A straight-four engine (also referred to as an inline-four engine) is a four-cylinder piston engine where cylinders are arranged in a line along a common crankshaft.

The majority of automotive four-cylinder engines use a straight-four layout (with the exceptions of the flat-four engines produced by Subaru and Porsche) and the layout is also very common in motorcycles and other machinery. Therefore the term "four-cylinder engine" is usually synonymous with straight-four engines. When a straight-four engine is installed at an inclined angle (instead of with the cylinders oriented vertically), it is sometimes called a slant-four.

Between 2005 and 2008, the proportion of new vehicles sold in the United States with four-cylinder engines rose from 30% to 47%. By the 2020 model year, the share for light-duty vehicles had risen to 59%.

A four-stroke straight-four engine always has a cylinder on its power stroke, unlike engines with fewer cylinders where there is no power stroke occurring at certain times.

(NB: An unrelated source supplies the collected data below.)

What follows belongs to an exercise in optimizing a design on an open flow for a short achievable clock period and few clock cycles per item; a production flow would make more cautious choices.

==> trial 68: inputs <==
==> flow/design.v <==
`default_nettype none
package div_pkg;
    localparam int OP_LN = 32;           
    localparam int RB    = 4;            
    localparam int NK    = 1 << RB;      
    localparam int XW    = OP_LN + RB;   
endpackage
`default_nettype wire
`timescale 1ns/1ps
`default_nettype none
import div_pkg::*;
module div_unit (
    input  wire [XW-1:0]       x,
    input  wire [NK*XW-1:0]    mul,    
    output logic [RB-1:0]      k,
    output logic [OP_LN-1:0]   r,      
    output logic [OP_LN-1:0]   nr      
);
    logic [NK:0]      ge;              
    logic [OP_LN-1:0] d  [NK];
    logic [OP_LN-1:0] dn [NK];
    assign ge[0]  = 1'b1;
    assign ge[NK] = 1'b0;
    assign d[0]   = x[OP_LN-1:0];
    assign dn[0]  = -x[OP_LN-1:0];
    for (genvar j = 1; j < NK; j++) begin : g_cmp
        logic [XW:0] df;
        assign df    = {1'b0, x} - {1'b0, mul[j*XW +: XW]};
        assign ge[j] = ~df[XW];
        assign d[j]  = df[OP_LN-1:0];
        assign dn[j] = mul[j*XW +: OP_LN] - x[OP_LN-1:0];
    end
    always_comb begin
        k  = '0;
        r  = '0;
        nr = '0;
        for (int j = 0; j < NK; j++) begin
            if (ge[j] && !ge[j+1]) begin
                k  = k  | RB'(j);
                r  = r  | d[j];
                nr = nr | dn[j];
            end
        end
    end
endmodule
`default_nettype wire
`timescale 1ns/1ps
`default_nettype none
import div_pkg::*;
module div_top (
    input  wire              clk,
    input  wire              rst_n,
    input  wire [OP_LN-1:0]  op1,     
    input  wire [OP_LN-1:0]  op2,     
    input  wire [2:0]        funct3,
    input  wire              start,
    input  wire              ack,
    output logic [OP_LN-1:0] result,
    output logic             done
);
    function automatic [5:0] blen(input [31:0] v);
        logic [4:0] lz;
        logic [31:0] t;
        t     = v;
        lz[4] = ~|t[31:16]; t = lz[4] ? {t[15:0], 16'b0} : t;
        lz[3] = ~|t[31:24]; t = lz[3] ? {t[23:0],  8'b0} : t;
        lz[2] = ~|t[31:28]; t = lz[2] ? {t[27:0],  4'b0} : t;
        lz[1] = ~|t[31:30]; t = lz[1] ? {t[29:0],  2'b0} : t;
        lz[0] = ~t[31];
        blen  = (v == '0) ? 6'd0 : 6'd32 - {1'b0, lz};
    endfunction
    logic st_prep, st_iter;    
    logic [2:0] cnt;           
    logic busy, accept;
    assign busy   = st_prep | st_iter;
    assign accept = start & ~busy & (~done | ack);
    logic             sg, is_rem, a_neg, b_neg;
    logic [OP_LN-1:0] ap, bp;            
    logic             div0, ovfl, lt_p, eq_c2, eq_c3, mag_lt, fast;
    logic [OP_LN-1:0] fast_res;
    assign sg     = ~funct3[0];
    assign is_rem = funct3[1];
    assign a_neg  = sg & op1[OP_LN-1];
    assign b_neg  = sg & op2[OP_LN-1];
    assign ap     = op1 ^ {OP_LN{a_neg}};
    assign bp     = op2 ^ {OP_LN{b_neg}};
    assign div0  = (op2 == '0);
    assign ovfl  = sg & (op1 == {1'b1, {(OP_LN-1){1'b0}}}) & (op2 == '1);
    assign lt_p  = ap < bp;
    assign eq_c2 = ((op1 ^ op2) == '1);                                    
    assign eq_c3 = ((op1 ^ op2) == {(op1[OP_LN-2:0] | op2[OP_LN-2:0]), 1'b0});  
    assign mag_lt = (lt_p & ~(a_neg & ~b_neg & eq_c3)) | (~a_neg & b_neg & eq_c2);
    assign fast  = div0 | ovfl | mag_lt;
    always_comb begin
        if (is_rem) fast_res = ovfl ? '0 : op1;
        else        fast_res = div0 ? '1 : (ovfl ? op1 : '0);
    end
    logic [OP_LN-1:0] a_q, b_q;      
    logic [5:0]       la_q, lb_q;    
    logic             a_neg_q, q_neg_q, is_rem_q;
    always_ff @(posedge clk) begin
        if (!busy) begin
            a_q      <= a_neg ? -op1 : op1;
            b_q      <= b_neg ? -op2 : op2;
            la_q     <= blen(ap) + {5'b0, a_neg};
            lb_q     <= blen(bp | 32'd1);        
            a_neg_q  <= a_neg;
            q_neg_q  <= a_neg ^ b_neg;
            is_rem_q <= is_rem;
        end
    end
    logic [5:0]       dl;
    logic [2:0]       m;             
    logic [XW-1:0]    x0;
    logic [OP_LN-1:0] dsh0;          
    logic [NK*XW-1:0] mul_c;         
    logic [XW-1:0]    m11s, m11c, m13s, m13c;
    logic [RB-1:0]    k0;
    logic [OP_LN-1:0] r0, nr0;
    assign dl = la_q - lb_q;
    always_comb begin
        if (dl[5])            m = 3'd0;   
        else if (dl < 6'd4)   m = 3'd0;
        else if (dl < 6'd12)  m = 3'd1;
        else if (dl < 6'd20)  m = 3'd2;
        else if (dl < 6'd28)  m = 3'd3;
        else                  m = 3'd4;
    end
    always_comb begin
        case (m)
            3'd0:    begin x0 = XW'(a_q);          dsh0 = a_q;         end
            3'd1:    begin x0 = XW'(a_q >> 8);     dsh0 = a_q << 24;   end
            3'd2:    begin x0 = XW'(a_q >> 16);    dsh0 = a_q << 16;   end
            3'd3:    begin x0 = XW'(a_q >> 24);    dsh0 = a_q << 8;    end
            default: begin x0 = '0;                dsh0 = a_q;         end
        endcase
    end
    assign m11s = XW'(b_q) ^ (XW'(b_q) << 1) ^ (XW'(b_q) << 3);
    assign m11c = ((XW'(b_q) & (XW'(b_q) << 1)) | (XW'(b_q) & (XW'(b_q) << 3)) |
                   ((XW'(b_q) << 1) & (XW'(b_q) << 3))) << 1;
    assign m13s = XW'(b_q) ^ (XW'(b_q) << 2) ^ (XW'(b_q) << 3);
    assign m13c = ((XW'(b_q) & (XW'(b_q) << 2)) | (XW'(b_q) & (XW'(b_q) << 3)) |
                   ((XW'(b_q) << 2) & (XW'(b_q) << 3))) << 1;
    logic [XW-1:0] bq;
    assign bq = XW'(b_q);
    always_comb begin
        mul_c[0*XW  +: XW] = '0;
        mul_c[1*XW  +: XW] = bq;
        mul_c[3*XW  +: XW] = bq + (bq << 1);
        mul_c[5*XW  +: XW] = bq + (bq << 2);
        mul_c[7*XW  +: XW] = (bq << 3) - bq;
        mul_c[9*XW  +: XW] = (bq << 3) + bq;
        mul_c[11*XW +: XW] = m11s + m11c;
        mul_c[13*XW +: XW] = m13s + m13c;
        mul_c[15*XW +: XW] = (bq << 4) - bq;
        for (int j = 2; j < NK; j += 2) mul_c[j*XW +: XW] = mul_c[(j/2)*XW +: XW] << 1;
    end
    div_unit u_d0 (.x(x0), .mul(mul_c), .k(k0), .r(r0), .nr(nr0));
    logic [NK*XW-1:0] mul_q, mul_i;
    logic [OP_LN-1:0] rem_q, dsh_q, quo_q, quom_q;
    logic [XW-1:0]    x1, x2;
    logic [RB-1:0]    k1, k2;
    logic [OP_LN-1:0] r1, nr1, r2, nr2;
    logic [2*RB-1:0]  dig;
    logic [OP_LN-1:0] quo_n, quom_n;
    always_comb begin
        mul_i = mul_q;
        mul_i[0 +: XW] = '0;
        for (int j = 2; j < NK; j += 2) mul_i[j*XW +: XW] = mul_i[(j/2)*XW +: XW] << 1;
    end
    assign x1 = {rem_q, dsh_q[OP_LN-1 -: RB]};
    div_unit u_d1 (.x(x1), .mul(mul_i), .k(k1), .r(r1), .nr(nr1));
    assign x2 = {r1, dsh_q[OP_LN-RB-1 -: RB]};
    div_unit u_d2 (.x(x2), .mul(mul_i), .k(k2), .r(r2), .nr(nr2));
    assign dig    = {k1, k2};
    assign quo_n  = {quo_q[OP_LN-2*RB-1:0], dig};
    assign quom_n = (dig != '0) ? {quo_q[OP_LN-2*RB-1:0], dig - 1'b1}
                                : {quom_q[OP_LN-2*RB-1:0], {(2*RB){1'b1}}};
    always_ff @(posedge clk) begin
        if (st_prep) begin
            for (int j = 1; j < NK; j += 2) mul_q[j*XW +: XW] <= mul_c[j*XW +: XW];
            rem_q  <= r0;
            dsh_q  <= dsh0;
            quo_q  <= OP_LN'(k0);
            quom_q <= OP_LN'(k0) - 1'b1;
        end else if (st_iter) begin
            rem_q  <= r2;
            dsh_q  <= dsh_q << (2*RB);
            quo_q  <= quo_n;
            quom_q <= quom_n;
        end
    end
    logic [OP_LN-1:0] fin_p, fin_i;
    assign fin_p = is_rem_q ? (a_neg_q ? nr0 : r0) : (q_neg_q ? ~(OP_LN'(k0) - 1'b1) : OP_LN'(k0));
    assign fin_i = is_rem_q ? (a_neg_q ? nr2 : r2) : (q_neg_q ? ~quom_n : quo_n);
    always_ff @(posedge clk) begin
        if (accept && fast)                      result <= fast_res;
        else if (st_prep && (m == 3'd0))         result <= fin_p;
        else if (st_iter && (cnt == 3'd1))       result <= fin_i;
    end
    always_ff @(posedge clk or negedge rst_n) begin
        if (!rst_n) begin
            st_prep <= 1'b0;
            st_iter <= 1'b0;
            cnt     <= '0;
            done    <= 1'b0;
        end else begin
            if (accept) begin
                done    <= fast;
                st_prep <= ~fast;
            end else if (ack) begin
                done    <= 1'b0;
            end
            if (st_prep) begin
                st_prep <= 1'b0;
                if (m == 3'd0) begin
                    done <= 1'b1;
                end else begin
                    st_iter <= 1'b1;
                    cnt     <= m;
                end
            end
            if (st_iter) begin
                cnt <= cnt - 1'b1;
                if (cnt == 3'd1) begin
                    st_iter <= 1'b0;
                    done    <= 1'b1;
                end
            end
        end
    end
endmodule
`default_nettype wire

Compared with a V4 engine or a flat-four engine, a straight-four engine only has one cylinder head, which reduces complexity and production cost.

Petrol straight-four engines used in modern production cars typically have a displacement of 1.3–2.5 L (79–153 cu in), but larger engines have been used in the past, for example the 1927–1931 Bentley 4½ Litre.

Diesel engines have been produced in larger displacements, such as a 3.2 L turbocharged Mitsubishi engine (used the Pajero/Shogun/Montero SUV) and a 3.0 L Toyota engine. European and Asian trucks with a gross vehicle weight rating between 7.5 and 18 tonnes commonly use inline four-cylinder diesel engines with displacements around 5 litres. Larger displacements are found in locomotive, marine and stationary engines.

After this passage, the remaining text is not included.